Collected data entries
`src/rtl/core/iir3z1p_pkg.sv`:
```
// shared types and constants for the three-zero one-pole iir filter
// no dependencies; used by the coefficient bank, the mac and the top level

package iir3z1p_pkg;

  // coefficient word width, unsigned fraction
  localparam int unsigned GainWidth = 16;

  // configuration register index width
  localparam int unsigned CfgIdxWidth = 2;

  // register map
  typedef enum logic [CfgIdxWidth-1:0] {
    CfgGainCurrent  = 2'd0,
    CfgGainPrev     = 2'd1,
    CfgGainPrev2    = 2'd2,
    CfgGainFeedback = 2'd3
  } cfg_reg_e;

  // coefficient values after reset
  localparam logic [GainWidth-1:0] GainCurrentRst  = 16'd20480;  // 0.3125
  localparam logic [GainWidth-1:0] GainPrevRst     = 16'd15754;  // about 0.240385
  localparam logic [GainWidth-1:0] GainPrev2Rst    = 16'd20480;  // 0.3125
  localparam logic [GainWidth-1:0] GainFeedbackRst = 16'd19456;  // 0.296875

  // the four coefficients as one bundle
  typedef struct packed {
    logic [GainWidth-1:0] current;
    logic [GainWidth-1:0] prev;
    logic [GainWidth-1:0] prev2;
    logic [GainWidth-1:0] feedback;
  } gains_t;

endpackage

```
`src/rtl/core/iir3z1p_if.sv`:
```
// valid/ready stream interfaces for the input and result words
// no dependencies

interface iir3z1p_in_if #(
  parameter int unsigned SampleWidth = 12
) ();
  logic                   valid;
  logic                   ready;
  logic [SampleWidth-1:0] sample_in;

  modport source (output valid, output sample_in, input ready);
  modport sink   (input valid, input sample_in, output ready);
endinterface

interface iir3z1p_out_if #(
  parameter int unsigned SampleWidth = 12
) ();
  logic                   valid;
  logic                   ready;
  logic [SampleWidth-1:0] sample_out;

  modport source (output valid, output sample_out, input ready);
  modport sink   (input valid, input sample_out, output ready);
endinterface

```
`src/rtl/core/iir_filter_three_zero_one_pole.sv`:
```
// top level of the three-zero one-pole iir filter: handshake, sample history, output register
// depends on iir3z1p_pkg, iir3z1p_if, iir3z1p_cfg and iir3z1p_mac

// Direct-form-1 filter on unsigned samples: each result word is
// (c0*x + c1*x1 + c2*x2 + c3*y1) >> COEF_FRAC_BITS, saturated at 2^SAMPLE_WIDTH-1,
// where x1/x2 are the two previous input words and y1 is the previous (saturated)
// result. One result word is produced per input word. A word is captured in an
// input register, goes combinationally through the four multipliers, the adder tree
// and the clamp, and moves into the output register once the output is not stalled.
// Throughput is one word per clock while the output is not stalled: the feedback
// loop from the previous output value through the feedback multiplier and adder tree
// back to the history register is combinational, so that path sets the clock limit.
// While the output register holds a word that the sink has not yet taken, input
// ready stays high only as long as the input register is empty; with both registers
// full, a stalled output holds off the input. Coefficients (unsigned Q0.COEF_FRAC_BITS,
// 16 bits wide) are written through cfg_we_i/cfg_idx_i/cfg_data_i and should only be
// changed while no word is in flight. Reset clears the sample history and loads the
// default coefficients.

module iir_filter_three_zero_one_pole #(
  parameter int unsigned SAMPLE_WIDTH   = 12,
  parameter int unsigned COEF_FRAC_BITS = 16
) (
  input  logic                                clk_i,
  input  logic                                rst_ni,
  input  logic                                cfg_we_i,
  input  logic [iir3z1p_pkg::CfgIdxWidth-1:0] cfg_idx_i,
  input  logic [iir3z1p_pkg::GainWidth-1:0]   cfg_data_i,
  iir3z1p_in_if.sink                          in_i,
  iir3z1p_out_if.source                       out_o
);

  iir3z1p_pkg::gains_t gains;

  // input stage
  logic                    in_valid_q;
  logic [SAMPLE_WIDTH-1:0] x_q;

  // sample history, advanced when a word moves to the output register
  logic [SAMPLE_WIDTH-1:0] x1_q, x2_q, y1_q;

  // output stage
  logic                    out_valid_q;
  logic [SAMPLE_WIDTH-1:0] y_q;
  logic [SAMPLE_WIDTH-1:0] y_d;

  logic out_free;   // output register can take a word this cycle
  logic advance;    // input-stage word moves to the output register
  logic in_free;    // input register can take a word this cycle
  logic in_take;

  assign out_free = !out_valid_q || out_o.ready;
  assign advance  = in_valid_q && out_free;
  assign in_free  = !in_valid_q || out_free;
  assign in_take  = in_i.valid && in_free;

  assign in_i.ready = in_free;

  iir3z1p_cfg u_cfg (
    .clk_i      (clk_i),
    .rst_ni     (rst_ni),
    .cfg_we_i   (cfg_we_i),
    .cfg_idx_i  (cfg_idx_i),
    .cfg_data_i (cfg_data_i),
    .gains_o    (gains)
  );

  iir3z1p_mac #(
    .SampleWidth  (SAMPLE_WIDTH),
    .CoefFracBits (COEF_FRAC_BITS)
  ) u_mac (
    .gains_i (gains),
    .x_i     (x_q),
    .x1_i    (x1_q),
    .x2_i    (x2_q),
    .y1_i    (y1_q),
    .y_o     (y_d)
  );

  // valid flags
  always_ff @(posedge clk_i or negedge rst_ni) begin
    if (!rst_ni) begin
      in_valid_q  <= 1'b0;
      out_valid_q <= 1'b0;
    end else begin
      if (in_free) begin
        in_valid_q <= in_i.valid;
      end
      if (out_free) begin
        out_valid_q <= in_valid_q;
      end
    end
  end

  // history is filter state and must start at zero
  always_ff @(posedge clk_i or negedge rst_ni) begin
    if (!rst_ni) begin
      x1_q <= '0;
      x2_q <= '0;
      y1_q <= '0;
    end else if (advance) begin
      x2_q <= x1_q;
      x1_q <= x_q;
      y1_q <= y_d;   // saturated value is what feeds back
    end
  end

  // payload registers
  always_ff @(posedge clk_i) begin
    if (in_take) begin
      x_q <= in_i.sample_in;
    end
    if (advance) begin
      y_q <= y_d;
    end
  end

  assign out_o.valid      = out_valid_q;
  assign out_o.sample_out = y_q;

endmodule

```
`src/rtl/core/iir3z1p_cfg.sv`:
```
// coefficient register bank, written through a plain write port
// depends on iir3z1p_pkg

module iir3z1p_cfg (
  input  logic                                 clk_i,
  input  logic                                 rst_ni,
  input  logic                                 cfg_we_i,
  input  logic [iir3z1p_pkg::CfgIdxWidth-1:0]  cfg_idx_i,
  input  logic [iir3z1p_pkg::GainWidth-1:0]    cfg_data_i,
  output iir3z1p_pkg::gains_t                  gains_o
);

  iir3z1p_pkg::gains_t gains_q;

  always_ff @(posedge clk_i or negedge rst_ni) begin
    if (!rst_ni) begin
      gains_q.current  <= iir3z1p_pkg::GainCurrentRst;
      gains_q.prev     <= iir3z1p_pkg::GainPrevRst;
      gains_q.prev2    <= iir3z1p_pkg::GainPrev2Rst;
      gains_q.feedback <= iir3z1p_pkg::GainFeedbackRst;
    end else if (cfg_we_i) begin
      case (iir3z1p_pkg::cfg_reg_e'(cfg_idx_i))
        iir3z1p_pkg::CfgGainCurrent:  gains_q.current  <= cfg_data_i;
        iir3z1p_pkg::CfgGainPrev:     gains_q.prev     <= cfg_data_i;
        iir3z1p_pkg::CfgGainPrev2:    gains_q.prev2    <= cfg_data_i;
        iir3z1p_pkg::CfgGainFeedback: gains_q.feedback <= cfg_data_i;
        default: ;
      endcase
    end
  end

  assign gains_o = gains_q;

endmodule

```
`src/rtl/core/iir3z1p_mac.sv`:
```
// four-tap multiply-accumulate with truncating shift and saturation
// depends on iir3z1p_pkg

module iir3z1p_mac #(
  parameter int unsigned SampleWidth  = 12,
  parameter int unsigned CoefFracBits = 16
) (
  input  iir3z1p_pkg::gains_t     gains_i,
  input  logic [SampleWidth-1:0]  x_i,
  input  logic [SampleWidth-1:0]  x1_i,
  input  logic [SampleWidth-1:0]  x2_i,
  input  logic [SampleWidth-1:0]  y1_i,
  output logic [SampleWidth-1:0]  y_o
);

  localparam int unsigned ProdWidth = iir3z1p_pkg::GainWidth + SampleWidth;
  // two guard bits cover the sum of four products
  localparam int unsigned AccWidth  = ProdWidth + 2;

  localparam logic [AccWidth-1:0] SampleMax = AccWidth'({SampleWidth{1'b1}});

  logic [ProdWidth-1:0] prod_x, prod_x1, prod_x2, prod_y1;
  logic [AccWidth-1:0]  acc;
  logic [AccWidth-1:0]  acc_shr;

  always_comb begin
    prod_x  = ProdWidth'(gains_i.current)  * ProdWidth'(x_i);
    prod_x1 = ProdWidth'(gains_i.prev)     * ProdWidth'(x1_i);
    prod_x2 = ProdWidth'(gains_i.prev2)    * ProdWidth'(x2_i);
    prod_y1 = ProdWidth'(gains_i.feedback) * ProdWidth'(y1_i);

    acc = (AccWidth'(prod_x) + AccWidth'(prod_x1))
        + (AccWidth'(prod_x2) + AccWidth'(prod_y1));

    // sum is never negative, so a plain shift truncates toward zero
    acc_shr = acc >> CoefFracBits;

    if (acc_shr > SampleMax) begin
      y_o = {SampleWidth{1'b1}};
    end else begin
      y_o = acc_shr[SampleWidth-1:0];
    end
  end

endmodule
```
`src/flat_wrapper.sv`:
```
// flat-port wrapper written by rule: the top's interface ports become plain ports
module iir_filter_three_zero_one_pole_flat 
#(
  parameter int unsigned SAMPLE_WIDTH   = 12,
  parameter int unsigned COEF_FRAC_BITS = 16
)
  (clk_i, rst_ni, cfg_we_i, cfg_idx_i, cfg_data_i, in_i_valid, in_i_sample_in, in_i_ready, out_o_valid, out_o_sample_out, out_o_ready);
  iir3z1p_in_if in_i_i ();
  iir3z1p_out_if out_o_i ();
  input  logic clk_i;
  input  logic rst_ni;
  input  logic cfg_we_i;
  input  logic [iir3z1p_pkg::CfgIdxWidth-1:0] cfg_idx_i;
  input  logic [iir3z1p_pkg::GainWidth-1:0] cfg_data_i;
  input wire logic [$bits(in_i_i.valid)-1:0] in_i_valid;
  input wire logic [$bits(in_i_i.sample_in)-1:0] in_i_sample_in;
  output wire logic [$bits(in_i_i.ready)-1:0] in_i_ready;
  output wire logic [$bits(out_o_i.valid)-1:0] out_o_valid;
  output wire logic [$bits(out_o_i.sample_out)-1:0] out_o_sample_out;
  input wire logic [$bits(out_o_i.ready)-1:0] out_o_ready;
  assign in_i_i.valid = in_i_valid;
  assign in_i_i.sample_in = in_i_sample_in;
  assign in_i_ready = in_i_i.ready;
  assign out_o_valid = out_o_i.valid;
  assign out_o_sample_out = out_o_i.sample_out;
  assign out_o_i.ready = out_o_ready;
  iir_filter_three_zero_one_pole #(.SAMPLE_WIDTH(SAMPLE_WIDTH), .COEF_FRAC_BITS(COEF_FRAC_BITS)) u_core (.clk_i(clk_i), .rst_ni(rst_ni), .cfg_we_i(cfg_we_i), .cfg_idx_i(cfg_idx_i), .cfg_data_i(cfg_data_i), .in_i(in_i_i), .out_o(out_o_i));
endmodule
```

## Instructions for the task
Your answer should be every line above that contains the word "four".

## Finished task
  // the four coefficients as one bundle
// input register, goes combinationally through the four multipliers, the adder tree
// four-tap multiply-accumulate with truncating shift and saturation
  // two guard bits cover the sum of four products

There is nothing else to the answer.